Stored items
____

==> src/rtl/pwm_pkg.sv <==
package pwm_pkg;

    typedef enum logic [2:0] {
        S_IDLE  = 3'd0,
        S_WBEAT = 3'd1,
        S_WRSP  = 3'd2,
        S_RCMD  = 3'd3,
        S_RRSP  = 3'd4
    } pwm_state_e;

endpackage

==> src/rtl/pwm_fifo.sv <==
module pwm_fifo #(
    parameter int AW    = 32,
    parameter int DW    = 32,
    parameter int DEPTH = 8,
    localparam int PW   = (DEPTH > 1) ? $clog2(DEPTH) : 1,
    localparam int CW   = $clog2(DEPTH + 1)
) (
    input  logic          clk,
    input  logic          rst_n,
    input  logic          push,
    input  logic [AW-1:0] push_addr,
    input  logic [DW-1:0] push_data,
    input  logic          pop,
    output logic [AW-1:0] head_addr,
    output logic [DW-1:0] head_data,
    output logic [AW-1:0] next_addr,
    output logic [CW-1:0] count,
    output logic          full,
    output logic          empty
);

    logic [AW-1:0] addr_q [DEPTH];
    logic [DW-1:0] data_q [DEPTH];
    logic [PW-1:0] wptr, rptr, rptr_nx, wptr_nx;

    assign rptr_nx = (rptr == PW'(DEPTH - 1)) ? '0 : rptr + PW'(1);
    assign wptr_nx = (wptr == PW'(DEPTH - 1)) ? '0 : wptr + PW'(1);

    always_ff @(posedge clk) begin
        if (push) begin
            addr_q[wptr] <= push_addr;
            data_q[wptr] <= push_data;
        end
    end

    always_ff @(posedge clk) begin
        if (!rst_n) begin
            wptr  <= '0;
            rptr  <= '0;
            count <= '0;
        end else begin
            if (push) wptr <= wptr_nx;
            if (pop)  rptr <= rptr_nx;
            case ({push, pop})
                2'b10:   count <= count + CW'(1);
                2'b01:   count <= count - CW'(1);
                default: count <= count;
            endcase
        end
    end

    assign head_addr = addr_q[rptr];
    assign head_data = data_q[rptr];
    assign next_addr = addr_q[rptr_nx];
    assign full      = (count == CW'(DEPTH));
    assign empty     = (count == '0);

    assert_no_overflow_R2: assert property (@(posedge clk) disable iff (!rst_n)
        push |-> (count < CW'(DEPTH)));

    assert_no_underflow_R3: assert property (@(posedge clk) disable iff (!rst_n)
        pop |-> (count != '0));

endmodule
### src/rtl/rxs_pkg.sv
package rxs_pkg;

  localparam int WORD_W  = 32;
  localparam int ADDR_W  = 2;
  localparam int STS_W   = 4;
  localparam int PID_W   = 2;
  localparam int BCNT_W  = 11;
  localparam int CHAN_W  = 4;
  localparam int ENTRY_W = STS_W + PID_W + BCNT_W + CHAN_W;
  localparam int PAD_W   = WORD_W - ENTRY_W;

  localparam logic [ADDR_W-1:0] ADDR_PEEK = 2'd0;
  localparam logic [ADDR_W-1:0] ADDR_POP  = 2'd1;
  localparam logic [ADDR_W-1:0] ADDR_STAT = 2'd2;

  localparam int STAT_NONEMPTY_BIT = 0;
  localparam int STAT_OVF_BIT      = 1;

  typedef enum logic [STS_W-1:0] {
    STS_IN_DATA   = 4'b0010,
    STS_IN_DONE   = 4'b0011,
    STS_TOGGLE_ER = 4'b0101,
    STS_CH_HALT   = 4'b0111
  } pkt_sts_e;

  // Field order inside the struct matches the word layout, MSB first.
  typedef struct packed {
    logic [STS_W-1:0]  sts;
    logic [PID_W-1:0]  pid;
    logic [BCNT_W-1:0] bcnt;
    logic [CHAN_W-1:0] chan;
  } rx_entry_t;

  function automatic logic [WORD_W-1:0] entry_to_word(input rx_entry_t e);
    return {{PAD_W{1'b0}}, e};
  endfunction

  function automatic logic code_wants_irq(input logic [STS_W-1:0] code);
    return (code == STS_IN_DONE) || (code == STS_TOGGLE_ER) || (code == STS_CH_HALT);
  endfunction

  function automatic logic [WORD_W-1:0] status_word(input logic nonempty, input logic ovf);
    logic [WORD_W-1:0] w;
    w = '0;
    w[STAT_NONEMPTY_BIT] = nonempty;
    w[STAT_OVF_BIT]      = ovf;
    return w;
  endfunction

endpackage

### src/rtl/rxs_storage.sv
module rxs_storage #(
  parameter int DEPTH = 8,
  parameter int WIDTH = rxs_pkg::ENTRY_W,
  localparam int AW = $clog2(DEPTH),
  localparam int PW = AW + 1
) (
  input  logic             clk,
  input  logic             rst_n,
  input  logic             wr_req,
  input  logic [WIDTH-1:0] wr_data,
  input  logic             pop_req,
  output logic [WIDTH-1:0] head,
  output logic [PW-1:0]    count,
  output logic             empty,
  output logic             full,
  output logic             wr_ok,
  output logic             pop_ok
);

  logic [WIDTH-1:0] slot [DEPTH];
  logic [PW-1:0]    wr_ptr;
  logic [PW-1:0]    rd_ptr;

  assign empty  = (wr_ptr == rd_ptr);
  assign full   = (wr_ptr[AW] != rd_ptr[AW]) && (wr_ptr[AW-1:0] == rd_ptr[AW-1:0]);
  assign count  = wr_ptr - rd_ptr;
  assign wr_ok  = wr_req && !full;
  assign pop_ok = pop_req && !empty;
  assign head   = slot[rd_ptr[AW-1:0]];

  for (genvar i = 0; i < DEPTH; i++) begin : g_slot
    always_ff @(posedge clk or negedge rst_n) begin
      if (!rst_n) begin
        slot[i] <= '0;
      end else if (wr_ok && (wr_ptr[AW-1:0] == AW'(i))) begin
        slot[i] <= wr_data;
      end
    end
  end

  always_ff @(posedge clk or negedge rst_n) begin
    if (!rst_n) begin
      wr_ptr <= '0;
      rd_ptr <= '0;
    end else begin
      if (wr_ok)  wr_ptr <= wr_ptr + PW'(1);
      if (pop_ok) rd_ptr <= rd_ptr + PW'(1);
    end
  end

endmodule

### src/rtl/rxs_decode.sv
module rxs_decode
  import rxs_pkg::*;
(
  input  logic              bus_rd,
  input  logic              bus_wr,
  input  logic [ADDR_W-1:0] bus_addr,
  input  logic [WORD_W-1:0] bus_wdata,
  output logic              peek_hit,
  output logic              pop_hit,
  output logic              stat_hit,
  output logic              ovf_clr
);

  assign peek_hit = bus_rd && (bus_addr == ADDR_PEEK);
  assign pop_hit  = bus_rd && (bus_addr == ADDR_POP);
  assign stat_hit = bus_rd && (bus_addr == ADDR_STAT);
  assign ovf_clr  = bus_wr && (bus_addr == ADDR_STAT) && bus_wdata[STAT_OVF_BIT];

endmodule

### src/rtl/rxs_flags.sv
module rxs_flags
  import rxs_pkg::*;
(
  input  logic             clk,
  input  logic             rst_n,
  input  logic             push_taken,
  input  logic             push_lost,
  input  logic [STS_W-1:0] push_code,
  input  logic             ovf_clr,
  output logic             overflow,
  output logic             irq_pulse
);

  always_ff @(posedge clk or negedge rst_n) begin
    if (!rst_n) begin
      overflow  <= 1'b0;
      irq_pulse <= 1'b0;
    end else begin
      irq_pulse <= push_taken && code_wants_irq(push_code);
      if (push_lost)    overflow <= 1'b1;
      else if (ovf_clr) overflow <= 1'b0;
    end
  end

endmodule
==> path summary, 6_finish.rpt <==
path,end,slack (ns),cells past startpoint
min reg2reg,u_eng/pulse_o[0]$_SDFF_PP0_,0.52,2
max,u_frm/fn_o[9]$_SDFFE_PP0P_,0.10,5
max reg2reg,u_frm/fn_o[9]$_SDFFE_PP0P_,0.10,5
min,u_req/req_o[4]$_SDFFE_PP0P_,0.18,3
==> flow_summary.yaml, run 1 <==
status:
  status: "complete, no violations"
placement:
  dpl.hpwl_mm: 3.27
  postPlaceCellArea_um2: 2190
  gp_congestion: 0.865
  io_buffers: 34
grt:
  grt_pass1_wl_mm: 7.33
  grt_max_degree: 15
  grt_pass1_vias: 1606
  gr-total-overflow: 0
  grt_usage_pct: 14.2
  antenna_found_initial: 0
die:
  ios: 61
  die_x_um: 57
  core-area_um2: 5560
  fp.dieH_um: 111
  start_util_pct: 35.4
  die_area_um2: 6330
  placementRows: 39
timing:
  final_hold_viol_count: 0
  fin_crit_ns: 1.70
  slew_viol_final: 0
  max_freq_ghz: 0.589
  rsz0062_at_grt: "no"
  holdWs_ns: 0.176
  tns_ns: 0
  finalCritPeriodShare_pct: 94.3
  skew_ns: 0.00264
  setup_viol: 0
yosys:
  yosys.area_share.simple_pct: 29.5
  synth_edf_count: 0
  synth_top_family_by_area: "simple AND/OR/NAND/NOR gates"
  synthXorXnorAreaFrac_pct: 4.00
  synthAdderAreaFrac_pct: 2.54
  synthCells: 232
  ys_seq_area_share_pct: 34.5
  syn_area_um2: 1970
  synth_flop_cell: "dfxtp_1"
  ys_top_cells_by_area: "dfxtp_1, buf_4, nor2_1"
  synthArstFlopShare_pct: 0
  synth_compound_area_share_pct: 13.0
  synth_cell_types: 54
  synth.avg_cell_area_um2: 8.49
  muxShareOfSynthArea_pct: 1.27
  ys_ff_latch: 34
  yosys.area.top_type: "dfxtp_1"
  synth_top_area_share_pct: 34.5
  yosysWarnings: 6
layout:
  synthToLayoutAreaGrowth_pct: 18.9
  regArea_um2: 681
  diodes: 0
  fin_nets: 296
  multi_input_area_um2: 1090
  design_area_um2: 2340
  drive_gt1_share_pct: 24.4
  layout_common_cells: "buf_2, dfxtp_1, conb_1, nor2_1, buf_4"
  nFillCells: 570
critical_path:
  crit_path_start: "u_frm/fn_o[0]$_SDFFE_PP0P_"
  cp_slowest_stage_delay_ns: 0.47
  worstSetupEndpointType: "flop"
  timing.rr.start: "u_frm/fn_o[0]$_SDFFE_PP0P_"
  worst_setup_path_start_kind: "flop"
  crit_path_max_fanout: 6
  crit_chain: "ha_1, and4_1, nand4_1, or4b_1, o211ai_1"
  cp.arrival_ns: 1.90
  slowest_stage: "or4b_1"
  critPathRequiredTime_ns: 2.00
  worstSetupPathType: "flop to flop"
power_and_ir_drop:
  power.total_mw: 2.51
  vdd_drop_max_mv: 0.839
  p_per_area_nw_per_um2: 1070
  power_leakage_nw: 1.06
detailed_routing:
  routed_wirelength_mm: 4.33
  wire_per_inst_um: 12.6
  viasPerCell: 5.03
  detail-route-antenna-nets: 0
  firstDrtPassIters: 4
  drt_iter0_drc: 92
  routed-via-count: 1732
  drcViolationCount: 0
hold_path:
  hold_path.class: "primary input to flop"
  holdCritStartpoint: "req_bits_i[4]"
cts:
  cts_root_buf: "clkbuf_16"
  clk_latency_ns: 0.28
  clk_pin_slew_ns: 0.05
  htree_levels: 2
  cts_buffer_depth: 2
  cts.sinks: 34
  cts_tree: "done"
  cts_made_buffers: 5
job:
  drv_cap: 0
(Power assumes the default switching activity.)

____

Give back exactly the lines above starting at the line where "holdWs_ns: 0.176" appears and ending at the line where "synthAdderAreaFrac_pct: 2.54" appears, both included, with no other lines.

→ **Response to the task**
  holdWs_ns: 0.176
  tns_ns: 0
  finalCritPeriodShare_pct: 94.3
  skew_ns: 0.00264
  setup_viol: 0
yosys:
  yosys.area_share.simple_pct: 29.5
  synth_edf_count: 0
  synth_top_family_by_area: "simple AND/OR/NAND/NOR gates"
  synthXorXnorAreaFrac_pct: 4.00
  synthAdderAreaFrac_pct: 2.54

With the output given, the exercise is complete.